WASHINGTON, United States – The US border control agency said Thursday it was expanding an unmanned monitoring system based on artificial intelligence on the US-Mexico frontier, granting a key contract to Silicon Valley startup Anduril Industries.
Customs and Border Protection (CBP) has been responsible for President Donald Trump’s controversial steel wall along the 2,000 mile (3,100 kilometer) boundary.
But with just over 200 miles of mostly replacement barrier put up so far, it is turning to high-tech monitoring to plug the gaps.
CBP plans to install 200 autonomous surveillance towers by 2022, after a two-year pilot project using four.

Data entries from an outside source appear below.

### src/rtl/ula_pkg.sv
// Shared definitions for the display scan blocks: scan mode encoding,
// blank-word default bit and a constant-foldable ceil(log2) helper.
`default_nettype none

package ula_pkg;

  typedef enum logic {
    MODE_AUTO   = 1'b0,
    MODE_MANUAL = 1'b1
  } scan_mode_e;

  // Replicated to WIDTH bits to form the default blank word.
  localparam logic BLANK_BIT = 1'b0;

  // ceil(log2(value)), never less than 1 so single-bit indices stay legal.
  function automatic int clog2(input int value);
    int r;
    int v;
    r = 0;
    v = value - 1;
    while (v > 0) begin
      r++;
      v = v >> 1;
    end
    return (r < 1) ? 1 : r;
  endfunction

endpackage

`default_nettype wire

### src/rtl/tick_gen.sv
// Dwell prescaler: counts 0..PRESCALE-1 while run is high, clr forces 0.
`default_nettype none

module tick_gen
  import ula_pkg::*;
#(
  parameter int PRESCALE = 50000,
  localparam int CW = clog2(PRESCALE)
) (
  input  logic          clk,
  input  logic          rst_n,
  input  logic          run,
  input  logic          clr,
  output logic [CW-1:0] count,
  output logic          wrap
);

  assign wrap = (count == CW'(PRESCALE - 1));

  always_ff @(posedge clk or negedge rst_n) begin
    if (!rst_n) begin
      count <= '0;
    end else if (clr) begin
      count <= '0;
    end else if (run) begin
      count <= wrap ? '0 : count + 1'b1;
    end
  end

endmodule

`default_nettype wire

### src/rtl/display_scan_mux.sv
// Multiplexed display scanner: time-shares one output word across CHANNELS
// digits with per-channel blanking, anti-ghost dead time and manual select.
`default_nettype none

module display_scan_mux
  import ula_pkg::*;
#(
  parameter int WIDTH    = 7,
  parameter int CHANNELS = 4,
  parameter int PRESCALE = 50000,
  parameter int DEAD     = 2,
  parameter logic [WIDTH-1:0] BLANK_VAL = {WIDTH{BLANK_BIT}},
  localparam int SEL_W = clog2(CHANNELS)
) (
  input  logic                      clk,
  input  logic                      rst_n,
  input  logic                      en,
  input  logic                      mode,
  input  logic [SEL_W-1:0]          sel_in,
  input  logic [CHANNELS*WIDTH-1:0] D,
  input  logic [CHANNELS-1:0]       blank_mask,
  output logic [WIDTH-1:0]          Y,
  output logic [CHANNELS-1:0]       an_n,
  output logic [SEL_W-1:0]          sel,
  output logic                      frame_tick
);

  localparam int CW = clog2(PRESCALE);

  logic [CW-1:0]       count;
  logic                wrap;
  logic                manual;
  logic                run;
  logic                clr;
  logic                sel_ok;
  logic                blanked;
  logic                dead;
  logic [SEL_W-1:0]    ch;
  logic [SEL_W-1:0]    ch_eff;
  logic [WIDTH-1:0]    word;
  logic [CHANNELS-1:0] onehot;

  assign manual = (mode == MODE_MANUAL);
  assign run    = en & ~manual;
  assign clr    = en & manual;
  assign sel_ok = (32'(sel_in) < CHANNELS);

  // A valid manual select drives the outputs on the same edge it is loaded.
  assign ch_eff  = (clr && sel_ok) ? sel_in : ch;
  assign word    = D[int'(ch_eff) * WIDTH +: WIDTH];
  assign onehot  = CHANNELS'(1) << ch_eff;
  assign blanked = !en || (manual && !sel_ok) || blank_mask[ch_eff];
  assign dead    = !manual && (32'(count) < DEAD);

  tick_gen #(
    .PRESCALE(PRESCALE)
  ) u_tick_gen (
    .clk  (clk),
    .rst_n(rst_n),
    .run  (run),
    .clr  (clr),
    .count(count),
    .wrap (wrap)
  );

  always_ff @(posedge clk or negedge rst_n) begin
    if (!rst_n) begin
      ch         <= '0;
      Y          <= BLANK_VAL;
      an_n       <= '1;
      sel        <= '0;
      frame_tick <= 1'b0;
    end else begin
      if (run && wrap) begin
        ch <= (ch == SEL_W'(CHANNELS - 1)) ? '0 : ch + 1'b1;
      end else if (clr && sel_ok) begin
        ch <= sel_in;
      end
      Y          <= blanked ? BLANK_VAL : word;
      an_n       <= (blanked || dead) ? '1 : ~onehot;
      sel        <= ch_eff;
      frame_tick <= run && wrap && (ch == SEL_W'(CHANNELS - 1));
    end
  end

endmodule

`default_nettype wire

### config.mk
export PLATFORM = sky130hd
export DESIGN_NAME = display_scan_mux
export DESIGN_NICKNAME = d
export VERILOG_FILES = /design/src/rtl/ula_pkg.sv /design/src/rtl/tick_gen.sv /design/src/rtl/display_scan_mux.sv
export SDC_FILE = /design/constraint.sdc
export NUM_CORES = 1
export LEC_CHECK = 0
export ABC_AREA = 1
export ABC_CLOCK_PERIOD_IN_PS = 1500
export BUFFER_PORTS_ARGS = -buffer_cell sky130_fd_sc_hd__buf_2
export CAP_MARGIN = 20
export CORE_ASPECT_RATIO = 1.5
export CORE_MARGIN = 10
export CORE_UTILIZATION = 45
export DETAILED_ROUTE_END_ITERATION = 8
export GPL_TIMING_DRIVEN = 1
export PLACE_DENSITY_LB_ADDON = 0.15
export SLEW_MARGIN = 40
export SYNTH_ARGS = -nofsm -noshare
export SYNTH_HDL_FRONTEND = slang
export SYNTH_SLANG_ARGS = --single-unit
### constraint.sdc
create_clock -name clk -period 1.5 [get_ports clk]
set_input_delay 0.3 -clock clk [delete_from_list [all_inputs] [get_ports clk]]
set_output_delay 0.3 -clock clk [all_outputs]
set_load 0.01 [all_outputs]
==> out/metrics.csv, run 1 <==
metric,value,unit
type of element capturing the critical path,register,
most numerous cell in the Yosys netlist,sky130_fd_sc_hd__nand2_1,
number of iterations in the first detailed-routing pass,4,
commonest cells in the synthesized netlist,"sky130_fd_sc_hd__nand2_1 (88), sky130_fd_sc_hd__dfrtp_1 (28), sky130_fd_sc_hd__nor2_1 (24), sky130_fd_sc_hd__inv_1 (20), sky130_fd_sc_hd__nand3_1 (20)",
worst slack at placement,11.7,ps
FILL cells,391,
post-route fraction of the period consumed by the critical path,93.7,%
detailed-route via count,1803,
number of antenna violations at the first check in global routing,0,
TNS Setup,0,ps
Worst path most repeated cell,sky130_fd_sc_hd__nand3_1,
cell type with the highest aggregate area in the netlist,sky130_fd_sc_hd__dfrtp_1,
depth of the worst register-to-register path,7,
critical path data arrival time,1560,ps
origin of the worst setup path,u_tick_gen.count[1],
TritonCTS sink count,32,
number of levels in the clock H-tree,2,
number of distinct library cells after synthesis,26,
R2R Path Start,u_tick_gen.count[1],
Final WS setup,94.5,ps
DRC marker count from the first detailed-route iteration,73,
maximum number of pins on one net before global-route repair,33,
number of endpoints with negative hold slack in the final report,0,
Root Buffer Master,sky130_fd_sc_hd__clkbuf_8,
standard cell core area,3960,µm²
Setup Viol. Count Final,0,
transition time of the tightest slew-check pin,398,ps
count of flip-flops with a built-in enable after synthesis,0,
post-detailed-placement half-perimeter wirelength,3810,µm
Antenna diodes,0,
number of buffers inserted by port buffering,51,
"Max FO, Critical Path",8,
pwr dens,856,nW/µm²
cell with the largest stage delay on the worst path,sky130_fd_sc_hd__dfrtp_1,
fraction of registers with async set or reset after synthesis,100,%
area of the multi-input gates,991,µm²
area growth from synthesis to layout,29.0,%
path type of the worst setup path,register to register,
all-layer global routing usage,13.7,%
Die Outline Area,7150,µm²
top_reg_cell synth,sky130_fd_sc_hd__dfrtp_1,
ranking of synthesized cells by area,"sky130_fd_sc_hd__dfrtp_1 (38%), sky130_fd_sc_hd__nand2_1 (18%), sky130_fd_sc_hd__dfstp_2 (5.7%), sky130_fd_sc_hd__nand3_1 (5.4%), sky130_fd_sc_hd__nor2_1 (4.9%)",
final-stage net count,360,
fraction of final layout cells sized beyond drive strength 1,33.0,%
vias in the first global route,1843,
final routed DRC violation total,0,
clock tree from TritonCTS,built,
cell area after technology mapping,1860,µm²
outcome,completed,
Sequential Area,806,µm²
Crit path largest cell delay,380,ps
fin crit period,1410,ps
Chip Width,72.4,µm
Max Slew Vio Count,0,
maximum clock rate,0.712,GHz
unrepaired setup endpoints after global routing,true,
share of the synthesized area in the top cell type,37.7,%
# IOs,52,
synth warn,0,
reg2reg setup slack,90,ps
gate count after technology mapping,249,
"IR drop worst, VDD",0.725,mV
worst-case hold slack,25.9,ps
worst clock skew,7.49,ps
Vert. Die Dim,98.7,µm
post-synthesis sequential area ratio,43.4,%
kind of start point of the critical path,register,
post-DR vias/cell,4.93,
"critical path, cell by cell","ha_2, nand2_1, nor3_2, buf_4, nand3_1, nand3_1, o21ai_0",
Crit Reg-Reg Endpoint,u_tick_gen.count[12],
count of antenna-violating nets left after detailed routing,0,
Worst setup endpoint,u_tick_gen.count[12],
cts-stage hold buffer count,0,
number of buffers created by CTS,5,
effective utilization at floorplan,46.9,%
synthesized net count,289,
overflow left after global routing,0,
max-cap violation count,0,
gp weighted congestion,0.889,
final core utilization,60.5,%
flop and latch count out of synthesis,32,
"Clk Latency, worst-skew pair",280,ps
Critical Path RT,1660,ps
hold crit path type,input pin to async pin,
leakage,1.20,nW
Final Routed Wirelength,4710,µm
clock-pin transition on the worst setup and hold timing paths,80,ps
average detailed-routed wire length per instance,12.9,µm
maximum number of buffers from clock root to sink,2,
normalized max-slew margin,73.5,%
total power consumption of the routed design,2.05,mW
num rows,28,
wire length of the first global-routing pass,8100,µm
Mapped Avg Cell Area,7.46,µm²
[through the flow]
stage / std cells / area (µm²)
after floorplan: 249 / 1860
after global placement: 356 / 2250
after detailed placement: 356 / 2250
after CTS: 364 / 2350
after global routing: 366 / 2390
final: 366 / 2390
[worst min path at each step]
| stage | from | to | cells after the start |
|---|---|---|---|
| after floorplan | rst_n | Y[0] | 0 |
| after global placement | rst_n | u_tick_gen.count[11] | 2 |
| after detailed placement | rst_n | u_tick_gen.count[12] | 2 |
| after CTS | rst_n | u_tick_gen.count[12] | 2 |
| after global routing | rst_n | u_tick_gen.count[8] | 2 |
| final | rst_n | u_tick_gen.count[14] | 2 |
[layer usage]
metal  part of all wire [%]  track usage [%]
met1                     39             13.4
met2                     53             24.8
met3                    6.1             4.72
met4                    2.3             6.45
met5                      0                0
[sequential cells by signal, summed over array words and instances, names as in the netlist]
| signal | flops |
|---|---|
| Y | 7 |
| frame_tick | 1 |
| ch | 2 |
| u_tick_gen.count | 16 |
| sel | 2 |
| an_n | 4 |
[cell type report]
type                            count  area share, %
Clock buffer                        5           2.87
Clock inverter                      3          0.993
Timing Repair Buffer               65           15.0
Multi-Input combinational cell    193           41.4
Tap cell                           45           2.35
Sequential cell                    32           33.6
Inverter                           23           3.71
[logic make-up after synthesis]
kind of cell	share of synthesized area [%]
buffers and inverters	4.99
AND/OR/NAND/NOR	40.7
XOR/XNOR	2.36
AO/OA/AOI/OAI	7.21
adder cells (fa/ha/maj)	1.35
flip-flops	43.4
[repair_timing]
item | CTS | global route
buffers inserted | 0 | 2
setup endpoints to repair | 0 | 19
gates resized for setup | 0 | 8
[layout by cell type (no fill, tap or decap), drive strengths merged, types with 2 or more instances in the layout]
cell	instances
ha	2
dfstp	4
nor3	7
dfrtp	28
o21ai	13
nand3	21
nand4	5
nor2	38
a21oi	5
buf	65
o22ai	3
inv	23
clkbuf	5
nand2	91
xor2	4
clkinvlp	2
[power by group]
part / switching, mW / leakage [nW] / internal, mW
Sequential: 0.0245 / 0.421 / 0.917
Clock: 0.345 / 0.0404 / 0.328
Combinational: 0.265 / 0.734 / 0.172
[worst max-delay path: cells and delay by family (launching register included)]
family / cells / cell delay (ps)
adder cells (fa/ha/maj): 1 / 220
flip-flops: 1 / 380
AO/OA/AOI/OAI: 1 / 90
AND/OR/NAND/NOR: 4 / 430
buffers and inverters: 1 / 170
Note: power is estimated with default switching activity, not from simulation.
==> inputs of run 2 (changes only) <==
--- a/config.mk
+++ b/config.mk
@@ -9,9 +9,11 @@
 export ABC_CLOCK_PERIOD_IN_PS = 1500
 export BUFFER_PORTS_ARGS = -buffer_cell sky130_fd_sc_hd__buf_2
 export CAP_MARGIN = 20
+export CELL_PAD_IN_SITES_DETAIL_PLACEMENT = 0
+export CELL_PAD_IN_SITES_GLOBAL_PLACEMENT = 1
 export CORE_ASPECT_RATIO = 1.5
 export CORE_MARGIN = 10
-export CORE_UTILIZATION = 45
+export CORE_UTILIZATION = 33
 export DETAILED_ROUTE_END_ITERATION = 8
 export GPL_TIMING_DRIVEN = 1
 export PLACE_DENSITY_LB_ADDON = 0.15
==> run 2 against run 1 <==
Flip-flop and latch count stayed put. Utilization shrank 15 points. Count of clock-buffer cells in the layout up 2. Critical path depth stayed put.
==> out/metrics.csv, run 2 (synthesized netlist as in run 1, its figures left out) <==
metric,value,unit,change
outcome,completed,,
overflow left after global routing,0,,unchanged
detailed-route via count,1781,,-1.2%
Seq pwr share,40.8,%,-5.1 points
clock-pin transition on the worst setup and hold timing paths,70,ps,about the same
post-detailed-placement half-perimeter wirelength,4110,µm,+7.7%
standard cell core area,5450,µm²,+38%
final-stage net count,361,,+0.28%
TNS Setup,0,ps,unchanged
all-layer global routing usage,11.9,%,-1.8 points
most used cells in the layout excluding fill and tap cells,"sky130_fd_sc_hd__nand2_1 (87), sky130_fd_sc_hd__buf_2 (51), sky130_fd_sc_hd__dfrtp_1 (27), sky130_fd_sc_hd__nor2_1 (24), sky130_fd_sc_hd__inv_1 (20)",,
Crit path largest cell delay,400,ps,+20 ps
worst clock skew,4.99,ps,-2.49 ps
leakage,1.23,nW,+2.9%
"critical path, cell by cell","ha_1, nand3_1, nor2_4, a21boi_4, buf_12, nand2_1, a21oi_1",,
Comb pwr share,19.2,%,-2.1 points
max-cap violation count,0,,unchanged
maximum number of buffers from clock root to sink,2,,unchanged
area growth from synthesis to layout,32.8,%,
pwr dens,935,nW/µm²,+9.2%
type of element capturing the critical path,register,,
Critical Path RT,1710,ps,+50 ps
effective utilization at floorplan,34.1,%,-13 points
number of buffers inserted by port buffering,51,,unchanged
Crit Reg-Reg Endpoint,u_tick_gen.count[15],,
kind of cell adding the most delay to the critical path,flip-flops,,
Final Routed Wirelength,5220,µm,+11%
Die Outline Area,9090,µm²,+27%
"Clk Latency, worst-skew pair",280,ps,about the same
depth of the worst register-to-register path,7,,unchanged
registers with the most flip-flops,"u_tick_gen.count x16, Y x7, an_n x4",,
clock group share of total power,40.0,%,+7.2 points
worst slack at placement,47.1,ps,+35.4 ps
maximum number of pins on one net before global-route repair,33,,unchanged
Biggest register,u_tick_gen.count,,
post-DR vias/cell,4.54,,-7.8%
unrepaired setup endpoints after global routing,true,,
num rows,33,,+18%
gp weighted congestion,0.752,,-15%
Vert. Die Dim,112,µm,+13%
total power consumption of the routed design,2.31,mW,+12%
number of levels in the clock H-tree,2,,unchanged
clock tree from TritonCTS,built,,
Root Buffer Master,sky130_fd_sc_hd__clkbuf_8,,
cts-stage hold buffer count,0,,unchanged
"final std cell area, no fill",2470,µm²,+3.0%
fin crit period,1440,ps,+31.2 ps
Max Slew Vio Count,0,,unchanged
fraction of final layout cells sized beyond drive strength 1,32.6,%,-0.41 points
Chip Width,81.2,µm,+12%
net switching power,0.632,mW,-0.26%
average detailed-routed wire length per instance,13.3,µm,+3.5%
R2R Path Start,u_tick_gen.count[1],,
number of endpoints with negative hold slack in the final report,0,,unchanged
cell with the largest stage delay on the worst path,sky130_fd_sc_hd__dfrtp_1,,
post-route fraction of the period consumed by the critical path,95.8,%,+2.1 points
path type of the worst setup path,register to register,,
TritonCTS sink count,32,,unchanged
# IOs,52,,unchanged
DRC marker count from the first detailed-route iteration,63,,-14%
"leading cell type in the layout, fill and taps excluded",sky130_fd_sc_hd__nand2_1,,
max FFs per register,16,,unchanged
reg2reg setup slack,60,ps,-30 ps
maximum clock rate,0.696,GHz,-2.2%
critical path data arrival time,1640,ps,+80 ps
number of antenna violations at the first check in global routing,0,,unchanged
kind of start point of the critical path,register,,
count of antenna-violating nets left after detailed routing,0,,unchanged
FILL cells,616,,+58%
switching part of the total power,27.4,%,-3.5 points
transition time of the tightest slew-check pin,420,ps,+22.5 ps
Final WS setup,63.3,ps,-31.2 ps
Internal,1.67,mW,+18%
number of iterations in the first detailed-routing pass,4,,unchanged
vias in the first global route,1840,,-0.16%
Antenna diodes,0,,unchanged
hold crit path type,input pin to async pin,,
final core utilization,45.2,%,-15 points
final routed DRC violation total,0,,unchanged
number of buffers created by CTS,5,,unchanged
"Max FO, Critical Path",10,,+2
wire length of the first global-routing pass,8690,µm,+7.2%
placed cell areas,2320,µm²,+2.9%
normalized max-slew margin,72.0,%,-1.5 points
Setup Viol. Count Final,0,,unchanged
Worst Path Buf+Inv,1,,unchanged
"IR drop worst, VDD",0.377,mV,-48%
[run 2: power groups by stage]
stage / Combinational, mW / Sequential, mW / Clock [mW]
floorplan: 0.245 / 0.973 / 0
global placement: 0.457 / 0.957 / 0
detailed placement: 0.455 / 0.956 / 0
CTS: 0.456 / 0.941 / 0.957
global route: 0.501 / 0.948 / 0.979
finish: 0.444 / 0.941 / 0.922
[run 2: worst max path at each step]
stage | endpoint | cells past startpoint | start | slack, ps
5_1_grt | u_tick_gen.count[15] | 7 | u_tick_gen.count[0] | -8
3_5_place_dp | ch[0] | 6 | u_tick_gen.count[1] | 50
6_report | u_tick_gen.count[15] | 7 | u_tick_gen.count[1] | 60
3_3_place_gp | u_tick_gen.count[15] | 7 | u_tick_gen.count[0] | 70
4_1_cts | ch[0] | 6 | u_tick_gen.count[1] | 40
2_1_floorplan | u_tick_gen.count[12] | 6 | u_tick_gen.count[0] | 120
[run 2: worst register-to-register path: cells and delay by family (launching register included)]
kind	cells	cell delay (ps)
AOI/OAI and AO/OA	2	300
adders and majority gates	1	230
and+or+nand+nor	3	290
DFF	1	400
buffers and inverters	1	140
[run 2: routing by layer]
| metal | GRT usage, % | vias to the layer above | share of wire (%) |
|---|---|---|---|
| li1 | - | 943 | - |
| met1 | 13.1 | 786 | 41 |
| met2 | 20.3 | 44 | 51 |
| met3 | 3.78 | 8 | 5.8 |
| met4 | 4.98 | 0 | 2.2 |
| met5 | 0 | - | 0 |
[run 2: timing repair]
item                       4_1_cts  5_1_grt
buffers inserted                 0        0
setup endpoints to repair        0       16
resized for setup                0        5
[run 2: layout make-up]
class	instances	area (µm²)	share of cell area (%)
tap	70	87.6	3.55
multi-input combinational	193	976	39.6
timing repair buffer	66	380	15.4
inverter	23	88.8	3.60
sequential	32	807	32.7
clock inverter	1	30.0	1.22
clock buffer	7	96.3	3.91
[run 2: per-stage QoR]
stage,hold slack (ps),instances
after floorplan,4.41,249
after global placement,354,384
after detailed placement,359,384
after CTS,40.4,392
after global routing,63.7,392
final,32.9,392
==> inputs of run 3 (changes only) <==
--- a/config.mk
+++ b/config.mk
@@ -6,14 +6,14 @@
 export NUM_CORES = 1
 export LEC_CHECK = 0
 export ABC_AREA = 1
-export ABC_CLOCK_PERIOD_IN_PS = 1500
+export ABC_CLOCK_PERIOD_IN_PS = 1470
 export BUFFER_PORTS_ARGS = -buffer_cell sky130_fd_sc_hd__buf_2
 export CAP_MARGIN = 20
 export CELL_PAD_IN_SITES_DETAIL_PLACEMENT = 0
 export CELL_PAD_IN_SITES_GLOBAL_PLACEMENT = 1
 export CORE_ASPECT_RATIO = 1.5
 export CORE_MARGIN = 10
-export CORE_UTILIZATION = 33
+export CORE_UTILIZATION = 37
 export DETAILED_ROUTE_END_ITERATION = 8
 export GPL_TIMING_DRIVEN = 1
 export PLACE_DENSITY_LB_ADDON = 0.15
==> constraint.sdc (replaced) <==
create_clock -name clk -period 1.47 [get_ports clk]
set_input_delay 0.294 -clock clk [delete_from_list [all_inputs] [get_ports clk]]
set_output_delay 0.294 -clock clk [all_outputs]
set_load 0.01 [all_outputs]
==> run 3 against run 2 <==
Sequential power is 2.3% higher. Sequential share of layout area fell by 0.38 points. Utilization is 6.1 points higher. Global-route usage increased by 0.84 points. Routed wire length decreased by 3.0%. Power decreased by 7.8%. Worst hold slack gained 300 ps. Largest cell class unchanged.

The solar-powered towers scan the border area for movement and then identify the source — whether vehicle, person or animal — using artificial intelligence-based software.
It alerts border patrol agents if it determines that action is needed.
“These towers give agents in the field a significant leg-up against the criminal networks that facilitate illegal cross-border activity,” Rodney Scott, chief of the CBP’s enforcement arm Border Patrol, said in a statement.
“The more our agents know about what they encounter in the field, the more safely and effectively they can respond.”
According to reports confirmed by the company, CBP awarded a five-year contract to Anduril Industries, a company started by Palmer Luckey, who created the Oculus virtual reality headset bought by Facebook in 2014.
Anduril, which is supported by Peter Thiel, the billionaire behind major defense and security contractor Palantir, told the Washington Post the deal is worth several hundred million dollars.
That is just a fraction of the more than $20 billion estimated cost for Trump’s border wall.
Democrats who opposed it have argued for a tech-based system to monitor the border, but the wall built in several key places has helped significantly reduce illegal border crossers, CBP statistics show.
Just under 75,000 people without legal immigration documents were stopped and apprehended between March and May, an 80 percent drop on the same period last year.
The main reason given was the US crackdown on asylum seekers from Central America that made it harder to obtain asylum, and US demands for Mexico to stop the influx from Guatemala, Honduras and El Salvador.